Background: an optimization exercise with open tools, aiming at small area. Do not read the settings as production practice. Function was checked by simulation only, so behaviour that the tests miss may differ from the original. Power figures rest on the tool's default switching activity, not on a simulated workload.

==> flow/design.v <==
module pdm_frame_encoder (
    input  wire         clk,
    input  wire         rst,
    input  wire [1:0]   enc_cmd,
    input  wire [447:0] enc_din,
    output reg          enc_ack,
    output reg          tx_valid,
    output reg  [7:0]   tx_data,
    output reg          enc_busy,
    output reg  [5:0]   enc_idx,
    output reg          enc_range_warn
);
    localparam [1:0] CMD_LOAD = 2'd1;
    localparam [1:0] CMD_EMIT = 2'd2;
    localparam [7:0] HEADER   = 8'hAA;
    reg [447:0] enc_set;
    reg [7:0]   enc_xor;
    wire [7:0] fbyte [0:56];
    assign fbyte[0] = HEADER;
    genvar c;
    generate
        for (c = 0; c < 8; c = c + 1) begin : g_rec
            assign fbyte[1 + 7*c + 0] = enc_set[56*c +  7 : 56*c +  0];
            assign fbyte[1 + 7*c + 1] = enc_set[56*c + 15 : 56*c +  8];
            assign fbyte[1 + 7*c + 2] = enc_set[56*c + 23 : 56*c + 16];
            assign fbyte[1 + 7*c + 3] = enc_set[56*c + 31 : 56*c + 24];
            assign fbyte[1 + 7*c + 4] = enc_set[56*c + 39 : 56*c + 32];
            assign fbyte[1 + 7*c + 5] = enc_set[56*c + 47 : 56*c + 40];
            assign fbyte[1 + 7*c + 6] = {4'h0, enc_set[56*c + 51 : 56*c + 48]};
        end
    endgenerate
    reg din_valid;
    integer i;
    always @(*) begin
        din_valid = 1'b1;
        for (i = 0; i < 8; i = i + 1) begin
            if (enc_din[56*i +: 16] > 16'd16000)
                din_valid = 1'b0;
            if (enc_din[56*i + 16 +: 16] > 16'd50000)
                din_valid = 1'b0;
            if ($signed(enc_din[56*i + 32 +: 16]) < -16'sd400)
                din_valid = 1'b0;
            if ($signed(enc_din[56*i + 32 +: 16]) > 16'sd1250)
                din_valid = 1'b0;
            if (enc_din[56*i + 52 +: 4] != 4'h0)
                din_valid = 1'b0;
        end
    end
    wire [7:0] cur_byte = (enc_idx == 6'd57) ? enc_xor : fbyte[enc_idx];
    always @(posedge clk) begin
        if (rst) begin
            enc_set        <= 448'd0;
            enc_xor        <= 8'h00;
            enc_busy       <= 1'b0;
            enc_idx        <= 6'd0;
            enc_range_warn <= 1'b0;
            enc_ack        <= 1'b0;
            tx_valid       <= 1'b0;
            tx_data        <= 8'h00;
        end else begin
            enc_ack  <= 1'b0;
            tx_valid <= 1'b0;
            tx_data  <= 8'h00;
            case (enc_cmd)
                CMD_LOAD: begin
                    if (!enc_busy) begin
                        enc_set        <= enc_din;
                        enc_busy       <= 1'b1;
                        enc_idx        <= 6'd0;
                        enc_xor        <= 8'h00;
                        enc_range_warn <= ~din_valid;
                        enc_ack        <= 1'b1;
                    end
                end
                CMD_EMIT: begin
                    if (enc_busy) begin
                        tx_valid <= 1'b1;
                        tx_data  <= cur_byte;
                        if (enc_idx == 6'd57) begin
                            enc_busy <= 1'b0;
                            enc_idx  <= 6'd0;
                            enc_xor  <= 8'h00;
                        end else begin
                            enc_idx  <= enc_idx + 6'd1;
                            enc_xor  <= enc_xor ^ cur_byte;
                        end
                    end
                end
                default: ;
            endcase
        end
    end
endmodule
This design comes from an exercise in tuning for small area, a short achievable clock period and few clock cycles per item on the open sky130 flow, not from production work.
In this exercise RTL edits were held to simulation tests only and were not proved equivalent to the original.

==> flow/design.v <==
module lbm_trad_table (
    input  wire [7:0] raw,
    input  wire       mode,
    output reg  [6:0] target
);
    always @(*) begin
        if (raw > 8'd224)
            target = 7'd0;
        else if (mode) begin
            target = 7'd0;
            if (raw >= 8'd10) target = 7'd1;
            if (raw >= 8'd27) target = 7'd2;
            if (raw >= 8'd43) target = 7'd3;
            if (raw >= 8'd59) target = 7'd4;
            if (raw >= 8'd73) target = 7'd5;
            if (raw >= 8'd86) target = 7'd6;
            if (raw >= 8'd97) target = 7'd7;
            if (raw >= 8'd108) target = 7'd8;
            if (raw >= 8'd116) target = 7'd9;
            if (raw >= 8'd124) target = 7'd10;
            if (raw >= 8'd129) target = 7'd11;
            if (raw >= 8'd133) target = 7'd12;
        end
        else begin
            target = 7'd0;
            if (raw >= 8'd19) target = 7'd1;
            if (raw >= 8'd30) target = 7'd2;
            if (raw >= 8'd41) target = 7'd3;
            if (raw >= 8'd50) target = 7'd4;
            if (raw >= 8'd58) target = 7'd5;
            if (raw >= 8'd66) target = 7'd6;
            if (raw >= 8'd73) target = 7'd7;
            if (raw >= 8'd80) target = 7'd8;
            if (raw >= 8'd87) target = 7'd9;
            if (raw >= 8'd93) target = 7'd10;
            if (raw >= 8'd98) target = 7'd11;
            if (raw >= 8'd103) target = 7'd12;
            if (raw >= 8'd108) target = 7'd13;
            if (raw >= 8'd110) target = 7'd14;
            if (raw >= 8'd111) target = 7'd17;
            if (raw >= 8'd112) target = 7'd19;
            if (raw >= 8'd113) target = 7'd21;
            if (raw >= 8'd114) target = 7'd24;
            if (raw >= 8'd115) target = 7'd27;
            if (raw >= 8'd116) target = 7'd29;
            if (raw >= 8'd117) target = 7'd32;
            if (raw >= 8'd118) target = 7'd34;
            if (raw >= 8'd119) target = 7'd37;
            if (raw >= 8'd120) target = 7'd40;
            if (raw >= 8'd121) target = 7'd43;
            if (raw >= 8'd122) target = 7'd45;
            if (raw >= 8'd123) target = 7'd64;
        end
    end
endmodule
module lbm_log_table (
    input  wire [6:0] idx,
    output reg  [7:0] r,
    output reg  [5:0] g
);
    always @(*) begin
        case (idx)
            7'd0: begin r = 8'd0; g = 6'd0; end
            7'd1: begin r = 8'd0; g = 6'd0; end
            7'd2: begin r = 8'd0; g = 6'd0; end
            7'd3: begin r = 8'd0; g = 6'd0; end
            7'd4: begin r = 8'd0; g = 6'd0; end
            7'd5: begin r = 8'd0; g = 6'd0; end
            7'd6: begin r = 8'd0; g = 6'd0; end
            7'd7: begin r = 8'd0; g = 6'd0; end
            7'd8: begin r = 8'd0; g = 6'd0; end
            7'd9: begin r = 8'd0; g = 6'd0; end
            7'd10: begin r = 8'd0; g = 6'd0; end
            7'd11: begin r = 8'd0; g = 6'd0; end
            7'd12: begin r = 8'd0; g = 6'd0; end
            7'd13: begin r = 8'd0; g = 6'd0; end
            7'd14: begin r = 8'd0; g = 6'd0; end
            7'd15: begin r = 8'd0; g = 6'd0; end
            7'd16: begin r = 8'd0; g = 6'd0; end
            7'd17: begin r = 8'd0; g = 6'd0; end
            7'd18: begin r = 8'd0; g = 6'd0; end
            7'd19: begin r = 8'd0; g = 6'd0; end
            7'd20: begin r = 8'd0; g = 6'd0; end
            7'd21: begin r = 8'd0; g = 6'd0; end
            7'd22: begin r = 8'd0; g = 6'd1; end
            7'd23: begin r = 8'd0; g = 6'd1; end
            7'd24: begin r = 8'd0; g = 6'd1; end
            7'd25: begin r = 8'd0; g = 6'd1; end
            7'd26: begin r = 8'd0; g = 6'd1; end
            7'd27: begin r = 8'd0; g = 6'd1; end
            7'd28: begin r = 8'd0; g = 6'd1; end
            7'd29: begin r = 8'd0; g = 6'd1; end
            7'd30: begin r = 8'd0; g = 6'd1; end
            7'd31: begin r = 8'd0; g = 6'd1; end
            7'd32: begin r = 8'd0; g = 6'd1; end
            7'd33: begin r = 8'd0; g = 6'd1; end
            7'd34: begin r = 8'd0; g = 6'd1; end
            7'd35: begin r = 8'd0; g = 6'd1; end
            7'd36: begin r = 8'd0; g = 6'd1; end
            7'd37: begin r = 8'd0; g = 6'd1; end
            7'd38: begin r = 8'd0; g = 6'd1; end
            7'd39: begin r = 8'd0; g = 6'd1; end
            7'd40: begin r = 8'd0; g = 6'd1; end
            7'd41: begin r = 8'd0; g = 6'd1; end
            7'd42: begin r = 8'd0; g = 6'd2; end
            7'd43: begin r = 8'd0; g = 6'd2; end
            7'd44: begin r = 8'd0; g = 6'd2; end
            7'd45: begin r = 8'd0; g = 6'd2; end
            7'd46: begin r = 8'd0; g = 6'd2; end
            7'd47: begin r = 8'd0; g = 6'd2; end
            7'd48: begin r = 8'd0; g = 6'd2; end
            7'd49: begin r = 8'd0; g = 6'd2; end
            7'd50: begin r = 8'd0; g = 6'd2; end
            7'd51: begin r = 8'd0; g = 6'd2; end
            7'd52: begin r = 8'd0; g = 6'd2; end
            7'd53: begin r = 8'd0; g = 6'd2; end
            7'd54: begin r = 8'd0; g = 6'd3; end
            7'd55: begin r = 8'd0; g = 6'd3; end
            7'd56: begin r = 8'd0; g = 6'd3; end
            7'd57: begin r = 8'd0; g = 6'd3; end
            7'd58: begin r = 8'd0; g = 6'd3; end
            7'd59: begin r = 8'd0; g = 6'd3; end
            7'd60: begin r = 8'd0; g = 6'd3; end
            7'd61: begin r = 8'd0; g = 6'd3; end
            7'd62: begin r = 8'd0; g = 6'd4; end
            7'd63: begin r = 8'd0; g = 6'd4; end
            7'd64: begin r = 8'd0; g = 6'd4; end
            7'd65: begin r = 8'd0; g = 6'd4; end
            7'd66: begin r = 8'd0; g = 6'd4; end
            7'd67: begin r = 8'd0; g = 6'd5; end
            7'd68: begin r = 8'd0; g = 6'd5; end
            7'd69: begin r = 8'd0; g = 6'd5; end
            7'd70: begin r = 8'd0; g = 6'd5; end
            7'd71: begin r = 8'd0; g = 6'd5; end
            7'd72: begin r = 8'd0; g = 6'd6; end
            7'd73: begin r = 8'd0; g = 6'd6; end
            7'd74: begin r = 8'd0; g = 6'd6; end
            7'd75: begin r = 8'd0; g = 6'd6; end
            7'd76: begin r = 8'd0; g = 6'd6; end
            7'd77: begin r = 8'd0; g = 6'd7; end
            7'd78: begin r = 8'd0; g = 6'd7; end
            7'd79: begin r = 8'd0; g = 6'd7; end
            7'd80: begin r = 8'd0; g = 6'd7; end
            7'd81: begin r = 8'd0; g = 6'd8; end
            7'd82: begin r = 8'd0; g = 6'd8; end
            7'd83: begin r = 8'd0; g = 6'd8; end
            7'd84: begin r = 8'd0; g = 6'd9; end
            7'd85: begin r = 8'd0; g = 6'd9; end
            7'd86: begin r = 8'd0; g = 6'd10; end
            7'd87: begin r = 8'd0; g = 6'd10; end
            7'd88: begin r = 8'd0; g = 6'd10; end
            7'd89: begin r = 8'd0; g = 6'd11; end
            7'd90: begin r = 8'd0; g = 6'd11; end
            7'd91: begin r = 8'd0; g = 6'd11; end
            7'd92: begin r = 8'd0; g = 6'd12; end
            7'd93: begin r = 8'd0; g = 6'd12; end
            7'd94: begin r = 8'd0; g = 6'd13; end
            7'd95: begin r = 8'd0; g = 6'd13; end
            7'd96: begin r = 8'd0; g = 6'd14; end
            7'd97: begin r = 8'd0; g = 6'd14; end
            7'd98: begin r = 8'd0; g = 6'd15; end
            7'd99: begin r = 8'd0; g = 6'd15; end
            7'd100: begin r = 8'd0; g = 6'd16; end
            7'd101: begin r = 8'd0; g = 6'd17; end
            7'd102: begin r = 8'd0; g = 6'd17; end
            7'd103: begin r = 8'd0; g = 6'd18; end
            7'd104: begin r = 8'd0; g = 6'd19; end
            7'd105: begin r = 8'd0; g = 6'd19; end
            7'd106: begin r = 8'd0; g = 6'd20; end
            7'd107: begin r = 8'd0; g = 6'd21; end
            7'd108: begin r = 8'd0; g = 6'd22; end
            7'd109: begin r = 8'd0; g = 6'd22; end
            7'd110: begin r = 8'd0; g = 6'd23; end
            7'd111: begin r = 8'd0; g = 6'd24; end
            7'd112: begin r = 8'd0; g = 6'd25; end
            7'd113: begin r = 8'd0; g = 6'd26; end
            7'd114: begin r = 8'd0; g = 6'd27; end
            7'd115: begin r = 8'd0; g = 6'd28; end
            7'd116: begin r = 8'd0; g = 6'd29; end
            7'd117: begin r = 8'd0; g = 6'd30; end
            7'd118: begin r = 8'd0; g = 6'd31; end
            7'd119: begin r = 8'd0; g = 6'd33; end
            7'd120: begin r = 8'd9; g = 6'd34; end
            7'd121: begin r = 8'd20; g = 6'd35; end
            7'd122: begin r = 8'd33; g = 6'd37; end
            7'd123: begin r = 8'd46; g = 6'd39; end
            7'd124: begin r = 8'd125; g = 6'd0; end
            7'd125: begin r = 8'd165; g = 6'd0; end
            7'd126: begin r = 8'd210; g = 6'd0; end
            7'd127: begin r = 8'd255; g = 6'd0; end
            default: begin r = 8'd0; g = 6'd0; end
        endcase
    end
endmodule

#### Task:
Exactly the lines from the start of the entries through the one bearing "if (enc_din[56*i + 52" are to be output, with both ends included.

#### Final answer:
Background: an optimization exercise with open tools, aiming at small area. Do not read the settings as production practice. Function was checked by simulation only, so behaviour that the tests miss may differ from the original. Power figures rest on the tool's default switching activity, not on a simulated workload.

==> flow/design.v <==
module pdm_frame_encoder (
    input  wire         clk,
    input  wire         rst,
    input  wire [1:0]   enc_cmd,
    input  wire [447:0] enc_din,
    output reg          enc_ack,
    output reg          tx_valid,
    output reg  [7:0]   tx_data,
    output reg          enc_busy,
    output reg  [5:0]   enc_idx,
    output reg          enc_range_warn
);
    localparam [1:0] CMD_LOAD = 2'd1;
    localparam [1:0] CMD_EMIT = 2'd2;
    localparam [7:0] HEADER   = 8'hAA;
    reg [447:0] enc_set;
    reg [7:0]   enc_xor;
    wire [7:0] fbyte [0:56];
    assign fbyte[0] = HEADER;
    genvar c;
    generate
        for (c = 0; c < 8; c = c + 1) begin : g_rec
            assign fbyte[1 + 7*c + 0] = enc_set[56*c +  7 : 56*c +  0];
            assign fbyte[1 + 7*c + 1] = enc_set[56*c + 15 : 56*c +  8];
            assign fbyte[1 + 7*c + 2] = enc_set[56*c + 23 : 56*c + 16];
            assign fbyte[1 + 7*c + 3] = enc_set[56*c + 31 : 56*c + 24];
            assign fbyte[1 + 7*c + 4] = enc_set[56*c + 39 : 56*c + 32];
            assign fbyte[1 + 7*c + 5] = enc_set[56*c + 47 : 56*c + 40];
            assign fbyte[1 + 7*c + 6] = {4'h0, enc_set[56*c + 51 : 56*c + 48]};
        end
    endgenerate
    reg din_valid;
    integer i;
    always @(*) begin
        din_valid = 1'b1;
        for (i = 0; i < 8; i = i + 1) begin
            if (enc_din[56*i +: 16] > 16'd16000)
                din_valid = 1'b0;
            if (enc_din[56*i + 16 +: 16] > 16'd50000)
                din_valid = 1'b0;
            if ($signed(enc_din[56*i + 32 +: 16]) < -16'sd400)
                din_valid = 1'b0;
            if ($signed(enc_din[56*i + 32 +: 16]) > 16'sd1250)
                din_valid = 1'b0;
            if (enc_din[56*i + 52 +: 4] != 4'h0)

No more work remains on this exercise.